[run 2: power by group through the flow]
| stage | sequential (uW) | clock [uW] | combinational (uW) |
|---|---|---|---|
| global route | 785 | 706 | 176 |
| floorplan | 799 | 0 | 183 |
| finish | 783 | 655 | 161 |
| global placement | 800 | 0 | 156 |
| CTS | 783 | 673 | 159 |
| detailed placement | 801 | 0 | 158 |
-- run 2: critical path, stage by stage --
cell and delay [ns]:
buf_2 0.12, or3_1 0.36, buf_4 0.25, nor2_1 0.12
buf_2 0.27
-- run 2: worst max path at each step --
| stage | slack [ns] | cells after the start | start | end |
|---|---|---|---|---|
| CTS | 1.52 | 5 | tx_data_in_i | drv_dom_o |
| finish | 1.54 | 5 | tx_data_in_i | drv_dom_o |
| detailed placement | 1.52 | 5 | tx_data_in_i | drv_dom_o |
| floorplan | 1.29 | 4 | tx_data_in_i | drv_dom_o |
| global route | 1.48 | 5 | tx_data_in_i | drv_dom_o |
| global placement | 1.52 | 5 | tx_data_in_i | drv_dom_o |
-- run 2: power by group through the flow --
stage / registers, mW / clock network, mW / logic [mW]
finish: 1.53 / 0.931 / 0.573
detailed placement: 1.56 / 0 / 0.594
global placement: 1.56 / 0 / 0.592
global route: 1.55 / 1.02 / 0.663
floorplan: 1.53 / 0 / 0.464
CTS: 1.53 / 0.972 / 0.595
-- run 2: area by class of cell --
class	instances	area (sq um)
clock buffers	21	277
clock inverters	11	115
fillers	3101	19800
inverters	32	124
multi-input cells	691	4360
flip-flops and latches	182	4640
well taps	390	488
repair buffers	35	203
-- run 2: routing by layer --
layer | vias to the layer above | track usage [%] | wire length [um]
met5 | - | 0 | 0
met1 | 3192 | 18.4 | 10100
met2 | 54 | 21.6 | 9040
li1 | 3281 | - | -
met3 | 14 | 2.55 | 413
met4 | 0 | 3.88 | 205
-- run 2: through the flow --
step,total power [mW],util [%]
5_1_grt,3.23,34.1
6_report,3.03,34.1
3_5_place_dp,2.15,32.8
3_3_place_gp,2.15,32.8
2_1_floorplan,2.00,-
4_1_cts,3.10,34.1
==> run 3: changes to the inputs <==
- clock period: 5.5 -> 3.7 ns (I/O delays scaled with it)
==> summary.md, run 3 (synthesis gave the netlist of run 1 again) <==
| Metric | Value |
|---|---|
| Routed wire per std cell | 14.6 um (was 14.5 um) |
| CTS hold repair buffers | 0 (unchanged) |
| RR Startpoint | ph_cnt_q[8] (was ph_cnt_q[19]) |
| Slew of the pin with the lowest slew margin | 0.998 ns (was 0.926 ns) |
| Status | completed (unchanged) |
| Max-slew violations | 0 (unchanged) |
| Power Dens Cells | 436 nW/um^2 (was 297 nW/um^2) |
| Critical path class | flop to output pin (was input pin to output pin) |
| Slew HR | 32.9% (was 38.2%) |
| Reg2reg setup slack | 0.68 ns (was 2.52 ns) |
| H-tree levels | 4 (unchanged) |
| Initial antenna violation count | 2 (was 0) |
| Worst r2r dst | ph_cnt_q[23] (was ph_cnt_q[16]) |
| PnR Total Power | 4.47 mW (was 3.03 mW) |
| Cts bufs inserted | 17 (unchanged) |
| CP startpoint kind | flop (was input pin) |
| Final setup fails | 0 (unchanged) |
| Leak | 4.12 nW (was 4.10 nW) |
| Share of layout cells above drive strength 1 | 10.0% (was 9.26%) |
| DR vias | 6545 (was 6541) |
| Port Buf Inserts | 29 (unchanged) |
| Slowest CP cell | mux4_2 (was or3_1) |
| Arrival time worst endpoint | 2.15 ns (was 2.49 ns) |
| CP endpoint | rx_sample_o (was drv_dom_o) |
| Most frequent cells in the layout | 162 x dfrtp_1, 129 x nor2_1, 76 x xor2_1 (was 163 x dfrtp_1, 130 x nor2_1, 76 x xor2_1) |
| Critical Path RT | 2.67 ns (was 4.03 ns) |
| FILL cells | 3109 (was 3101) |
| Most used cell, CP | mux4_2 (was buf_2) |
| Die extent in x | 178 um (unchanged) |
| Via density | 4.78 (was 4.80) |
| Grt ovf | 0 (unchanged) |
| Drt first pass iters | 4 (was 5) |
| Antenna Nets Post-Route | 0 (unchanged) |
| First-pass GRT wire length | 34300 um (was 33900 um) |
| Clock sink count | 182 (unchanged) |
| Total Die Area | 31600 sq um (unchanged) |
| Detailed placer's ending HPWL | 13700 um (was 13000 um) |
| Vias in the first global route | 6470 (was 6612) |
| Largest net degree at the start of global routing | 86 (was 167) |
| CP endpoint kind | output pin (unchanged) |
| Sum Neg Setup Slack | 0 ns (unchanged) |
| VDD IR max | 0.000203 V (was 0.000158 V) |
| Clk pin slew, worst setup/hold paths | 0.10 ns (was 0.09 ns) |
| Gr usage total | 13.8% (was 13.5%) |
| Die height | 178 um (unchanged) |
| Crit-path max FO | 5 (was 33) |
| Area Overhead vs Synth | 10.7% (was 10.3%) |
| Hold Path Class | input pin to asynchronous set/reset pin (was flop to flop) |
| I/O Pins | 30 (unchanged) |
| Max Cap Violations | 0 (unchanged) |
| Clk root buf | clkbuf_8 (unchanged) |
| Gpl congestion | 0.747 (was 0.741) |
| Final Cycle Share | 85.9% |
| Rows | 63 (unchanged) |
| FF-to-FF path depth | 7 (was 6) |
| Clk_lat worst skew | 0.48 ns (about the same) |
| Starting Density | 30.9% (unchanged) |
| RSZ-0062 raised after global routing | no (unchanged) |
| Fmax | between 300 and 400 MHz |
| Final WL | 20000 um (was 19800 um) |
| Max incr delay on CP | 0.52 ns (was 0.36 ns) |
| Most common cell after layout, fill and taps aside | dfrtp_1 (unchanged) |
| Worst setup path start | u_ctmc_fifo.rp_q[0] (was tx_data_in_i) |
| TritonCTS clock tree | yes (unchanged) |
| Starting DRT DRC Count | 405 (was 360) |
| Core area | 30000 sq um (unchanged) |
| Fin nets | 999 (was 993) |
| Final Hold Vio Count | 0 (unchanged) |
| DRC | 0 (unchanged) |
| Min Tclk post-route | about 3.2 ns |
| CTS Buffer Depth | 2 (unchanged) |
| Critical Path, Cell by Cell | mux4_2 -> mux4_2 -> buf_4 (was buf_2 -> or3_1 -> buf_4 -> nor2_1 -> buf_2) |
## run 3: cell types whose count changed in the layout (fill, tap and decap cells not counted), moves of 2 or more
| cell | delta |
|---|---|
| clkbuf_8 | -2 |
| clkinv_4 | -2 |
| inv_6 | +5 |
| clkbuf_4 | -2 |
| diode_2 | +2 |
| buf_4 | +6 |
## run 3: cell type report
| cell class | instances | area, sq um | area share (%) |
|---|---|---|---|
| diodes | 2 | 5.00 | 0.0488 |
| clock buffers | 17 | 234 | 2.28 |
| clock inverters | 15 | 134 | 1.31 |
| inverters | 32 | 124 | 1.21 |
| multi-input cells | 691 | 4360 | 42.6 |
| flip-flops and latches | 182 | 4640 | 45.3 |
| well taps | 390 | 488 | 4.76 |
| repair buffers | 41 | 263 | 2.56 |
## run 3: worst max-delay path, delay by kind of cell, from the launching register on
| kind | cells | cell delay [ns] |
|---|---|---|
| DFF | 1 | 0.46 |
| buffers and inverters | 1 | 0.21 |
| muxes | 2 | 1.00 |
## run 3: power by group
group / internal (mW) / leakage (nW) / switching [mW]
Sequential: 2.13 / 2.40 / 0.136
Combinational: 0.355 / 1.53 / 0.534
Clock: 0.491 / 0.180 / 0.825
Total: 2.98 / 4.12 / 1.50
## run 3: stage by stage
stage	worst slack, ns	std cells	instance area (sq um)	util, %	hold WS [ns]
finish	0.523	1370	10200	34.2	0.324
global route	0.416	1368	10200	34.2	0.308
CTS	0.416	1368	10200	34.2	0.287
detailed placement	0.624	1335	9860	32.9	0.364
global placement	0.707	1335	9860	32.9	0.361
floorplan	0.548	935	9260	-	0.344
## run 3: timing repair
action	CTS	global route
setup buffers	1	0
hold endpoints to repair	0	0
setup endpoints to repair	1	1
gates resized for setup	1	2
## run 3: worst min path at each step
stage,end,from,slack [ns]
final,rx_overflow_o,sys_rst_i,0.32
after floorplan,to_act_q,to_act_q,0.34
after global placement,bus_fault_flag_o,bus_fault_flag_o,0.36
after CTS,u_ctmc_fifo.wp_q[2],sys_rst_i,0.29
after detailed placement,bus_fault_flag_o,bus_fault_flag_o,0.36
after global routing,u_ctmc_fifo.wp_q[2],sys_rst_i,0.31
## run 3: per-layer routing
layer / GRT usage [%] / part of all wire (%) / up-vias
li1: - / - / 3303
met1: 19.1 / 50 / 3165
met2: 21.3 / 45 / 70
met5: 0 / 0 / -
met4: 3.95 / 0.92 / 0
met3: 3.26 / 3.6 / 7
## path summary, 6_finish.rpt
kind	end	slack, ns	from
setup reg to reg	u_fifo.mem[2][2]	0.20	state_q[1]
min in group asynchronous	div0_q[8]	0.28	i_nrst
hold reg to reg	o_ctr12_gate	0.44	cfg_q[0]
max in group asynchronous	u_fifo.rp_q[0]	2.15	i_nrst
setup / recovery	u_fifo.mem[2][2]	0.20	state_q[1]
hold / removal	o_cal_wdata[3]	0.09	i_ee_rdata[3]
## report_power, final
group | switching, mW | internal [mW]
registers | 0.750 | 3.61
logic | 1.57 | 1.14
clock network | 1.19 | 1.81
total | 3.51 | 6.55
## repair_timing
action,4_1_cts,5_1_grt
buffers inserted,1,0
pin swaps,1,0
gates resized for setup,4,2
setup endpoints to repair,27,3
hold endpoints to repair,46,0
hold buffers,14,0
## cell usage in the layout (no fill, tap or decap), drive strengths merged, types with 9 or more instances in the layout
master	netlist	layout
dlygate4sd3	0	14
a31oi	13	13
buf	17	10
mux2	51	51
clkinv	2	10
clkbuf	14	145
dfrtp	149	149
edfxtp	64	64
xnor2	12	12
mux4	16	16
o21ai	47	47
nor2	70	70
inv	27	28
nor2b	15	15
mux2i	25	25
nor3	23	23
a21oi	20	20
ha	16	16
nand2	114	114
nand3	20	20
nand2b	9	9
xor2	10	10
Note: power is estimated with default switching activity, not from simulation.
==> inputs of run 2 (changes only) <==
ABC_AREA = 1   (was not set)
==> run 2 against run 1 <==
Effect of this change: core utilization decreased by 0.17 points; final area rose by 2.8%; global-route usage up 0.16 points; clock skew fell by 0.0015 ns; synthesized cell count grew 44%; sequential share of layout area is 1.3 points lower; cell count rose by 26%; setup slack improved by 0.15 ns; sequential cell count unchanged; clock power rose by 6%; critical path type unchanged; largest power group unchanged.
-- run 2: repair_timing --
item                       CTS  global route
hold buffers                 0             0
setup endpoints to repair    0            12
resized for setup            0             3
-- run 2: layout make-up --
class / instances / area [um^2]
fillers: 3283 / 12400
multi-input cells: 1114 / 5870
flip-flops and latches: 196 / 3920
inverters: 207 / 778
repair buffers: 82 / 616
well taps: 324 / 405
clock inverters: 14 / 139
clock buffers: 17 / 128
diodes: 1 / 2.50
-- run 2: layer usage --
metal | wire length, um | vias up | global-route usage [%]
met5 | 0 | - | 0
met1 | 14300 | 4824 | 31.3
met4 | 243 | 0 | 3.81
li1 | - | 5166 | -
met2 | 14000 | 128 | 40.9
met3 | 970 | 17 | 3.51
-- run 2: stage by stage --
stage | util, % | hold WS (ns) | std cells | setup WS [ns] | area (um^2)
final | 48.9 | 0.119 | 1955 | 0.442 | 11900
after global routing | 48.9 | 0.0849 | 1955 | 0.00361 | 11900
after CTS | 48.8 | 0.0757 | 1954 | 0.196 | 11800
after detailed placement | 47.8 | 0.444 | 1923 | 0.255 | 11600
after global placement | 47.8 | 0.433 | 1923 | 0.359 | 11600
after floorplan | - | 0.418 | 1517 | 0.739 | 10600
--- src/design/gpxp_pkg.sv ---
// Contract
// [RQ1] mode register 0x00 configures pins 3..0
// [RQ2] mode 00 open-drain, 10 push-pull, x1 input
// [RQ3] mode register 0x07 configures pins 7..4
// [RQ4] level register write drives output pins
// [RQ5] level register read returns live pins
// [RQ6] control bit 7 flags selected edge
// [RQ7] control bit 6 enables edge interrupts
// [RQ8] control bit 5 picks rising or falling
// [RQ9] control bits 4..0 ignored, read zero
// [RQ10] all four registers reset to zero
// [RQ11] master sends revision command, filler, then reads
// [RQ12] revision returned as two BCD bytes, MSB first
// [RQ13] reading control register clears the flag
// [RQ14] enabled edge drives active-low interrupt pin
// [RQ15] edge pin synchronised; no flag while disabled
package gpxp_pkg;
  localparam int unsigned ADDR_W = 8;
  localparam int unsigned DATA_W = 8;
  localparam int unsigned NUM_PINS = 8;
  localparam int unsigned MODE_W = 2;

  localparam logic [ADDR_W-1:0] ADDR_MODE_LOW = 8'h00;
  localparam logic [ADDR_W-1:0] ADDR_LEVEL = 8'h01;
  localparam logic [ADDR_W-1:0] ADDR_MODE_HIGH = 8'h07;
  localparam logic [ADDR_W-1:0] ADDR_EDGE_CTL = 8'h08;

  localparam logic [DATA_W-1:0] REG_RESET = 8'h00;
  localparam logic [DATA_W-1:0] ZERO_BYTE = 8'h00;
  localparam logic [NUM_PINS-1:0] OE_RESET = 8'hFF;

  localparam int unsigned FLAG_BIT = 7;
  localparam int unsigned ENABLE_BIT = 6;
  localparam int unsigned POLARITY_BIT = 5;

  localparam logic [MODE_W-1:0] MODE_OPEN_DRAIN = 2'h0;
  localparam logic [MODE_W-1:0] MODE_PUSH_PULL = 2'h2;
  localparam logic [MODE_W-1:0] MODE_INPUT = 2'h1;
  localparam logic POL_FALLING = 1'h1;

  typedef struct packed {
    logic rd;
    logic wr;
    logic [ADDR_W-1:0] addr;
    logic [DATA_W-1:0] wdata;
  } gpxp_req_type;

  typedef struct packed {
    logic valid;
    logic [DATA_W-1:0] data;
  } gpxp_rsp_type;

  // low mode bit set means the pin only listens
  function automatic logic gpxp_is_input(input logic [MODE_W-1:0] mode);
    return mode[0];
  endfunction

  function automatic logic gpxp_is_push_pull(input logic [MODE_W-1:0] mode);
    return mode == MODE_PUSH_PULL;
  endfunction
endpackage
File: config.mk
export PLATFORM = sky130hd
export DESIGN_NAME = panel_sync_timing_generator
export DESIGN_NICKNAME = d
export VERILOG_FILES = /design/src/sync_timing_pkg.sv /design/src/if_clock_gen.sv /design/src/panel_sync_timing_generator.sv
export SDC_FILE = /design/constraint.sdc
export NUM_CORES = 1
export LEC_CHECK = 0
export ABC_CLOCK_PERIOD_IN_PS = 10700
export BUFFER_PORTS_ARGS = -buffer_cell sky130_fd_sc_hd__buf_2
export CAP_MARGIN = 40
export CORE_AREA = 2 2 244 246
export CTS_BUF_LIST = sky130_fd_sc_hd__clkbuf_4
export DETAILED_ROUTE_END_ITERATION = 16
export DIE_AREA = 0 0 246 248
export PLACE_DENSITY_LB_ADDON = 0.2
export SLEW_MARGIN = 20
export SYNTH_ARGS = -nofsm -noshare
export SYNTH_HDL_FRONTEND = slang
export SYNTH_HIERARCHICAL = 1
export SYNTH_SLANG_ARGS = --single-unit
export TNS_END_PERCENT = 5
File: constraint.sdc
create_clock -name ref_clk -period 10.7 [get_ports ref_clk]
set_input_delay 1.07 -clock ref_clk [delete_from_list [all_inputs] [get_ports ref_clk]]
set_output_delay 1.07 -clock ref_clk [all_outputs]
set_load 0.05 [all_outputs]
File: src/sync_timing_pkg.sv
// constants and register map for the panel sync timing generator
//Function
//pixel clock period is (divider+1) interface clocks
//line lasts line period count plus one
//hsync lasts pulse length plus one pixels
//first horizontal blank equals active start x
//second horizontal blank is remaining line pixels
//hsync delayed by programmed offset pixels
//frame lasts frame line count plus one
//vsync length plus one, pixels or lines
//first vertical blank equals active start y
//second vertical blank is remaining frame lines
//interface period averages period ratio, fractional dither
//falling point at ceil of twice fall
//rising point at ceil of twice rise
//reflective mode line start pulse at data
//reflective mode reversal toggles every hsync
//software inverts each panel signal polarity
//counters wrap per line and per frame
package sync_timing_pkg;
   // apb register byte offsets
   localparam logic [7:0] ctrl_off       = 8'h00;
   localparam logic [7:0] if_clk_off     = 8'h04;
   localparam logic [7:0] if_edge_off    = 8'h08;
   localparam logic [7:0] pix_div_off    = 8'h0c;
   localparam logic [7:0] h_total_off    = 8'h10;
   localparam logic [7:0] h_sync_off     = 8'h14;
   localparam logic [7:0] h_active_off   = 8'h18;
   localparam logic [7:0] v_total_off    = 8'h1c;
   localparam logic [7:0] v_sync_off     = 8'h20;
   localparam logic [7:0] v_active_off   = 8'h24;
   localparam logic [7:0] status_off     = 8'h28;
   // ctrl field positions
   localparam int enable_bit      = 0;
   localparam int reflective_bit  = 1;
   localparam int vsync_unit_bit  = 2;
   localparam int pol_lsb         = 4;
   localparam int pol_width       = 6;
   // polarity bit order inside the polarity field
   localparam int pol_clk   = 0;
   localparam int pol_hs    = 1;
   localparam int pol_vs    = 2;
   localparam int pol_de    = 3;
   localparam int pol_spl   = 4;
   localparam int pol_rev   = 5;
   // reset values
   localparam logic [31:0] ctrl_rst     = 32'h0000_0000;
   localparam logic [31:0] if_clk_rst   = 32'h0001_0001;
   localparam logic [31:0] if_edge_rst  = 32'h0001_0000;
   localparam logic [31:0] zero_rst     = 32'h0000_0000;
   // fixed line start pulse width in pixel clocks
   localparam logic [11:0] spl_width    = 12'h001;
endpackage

────────────────

WORK ORDER → In the listing above, please print only the lines from the first one to the line where "finish: 1.53 / 0.931 / 0.573" appears, exactly as written, both of those lines included.

RESPONSE TO THE EXERCISE →
[run 2: power by group through the flow]
| stage | sequential (uW) | clock [uW] | combinational (uW) |
|---|---|---|---|
| global route | 785 | 706 | 176 |
| floorplan | 799 | 0 | 183 |
| finish | 783 | 655 | 161 |
| global placement | 800 | 0 | 156 |
| CTS | 783 | 673 | 159 |
| detailed placement | 801 | 0 | 158 |
-- run 2: critical path, stage by stage --
cell and delay [ns]:
buf_2 0.12, or3_1 0.36, buf_4 0.25, nor2_1 0.12
buf_2 0.27
-- run 2: worst max path at each step --
| stage | slack [ns] | cells after the start | start | end |
|---|---|---|---|---|
| CTS | 1.52 | 5 | tx_data_in_i | drv_dom_o |
| finish | 1.54 | 5 | tx_data_in_i | drv_dom_o |
| detailed placement | 1.52 | 5 | tx_data_in_i | drv_dom_o |
| floorplan | 1.29 | 4 | tx_data_in_i | drv_dom_o |
| global route | 1.48 | 5 | tx_data_in_i | drv_dom_o |
| global placement | 1.52 | 5 | tx_data_in_i | drv_dom_o |
-- run 2: power by group through the flow --
stage / registers, mW / clock network, mW / logic [mW]
finish: 1.53 / 0.931 / 0.573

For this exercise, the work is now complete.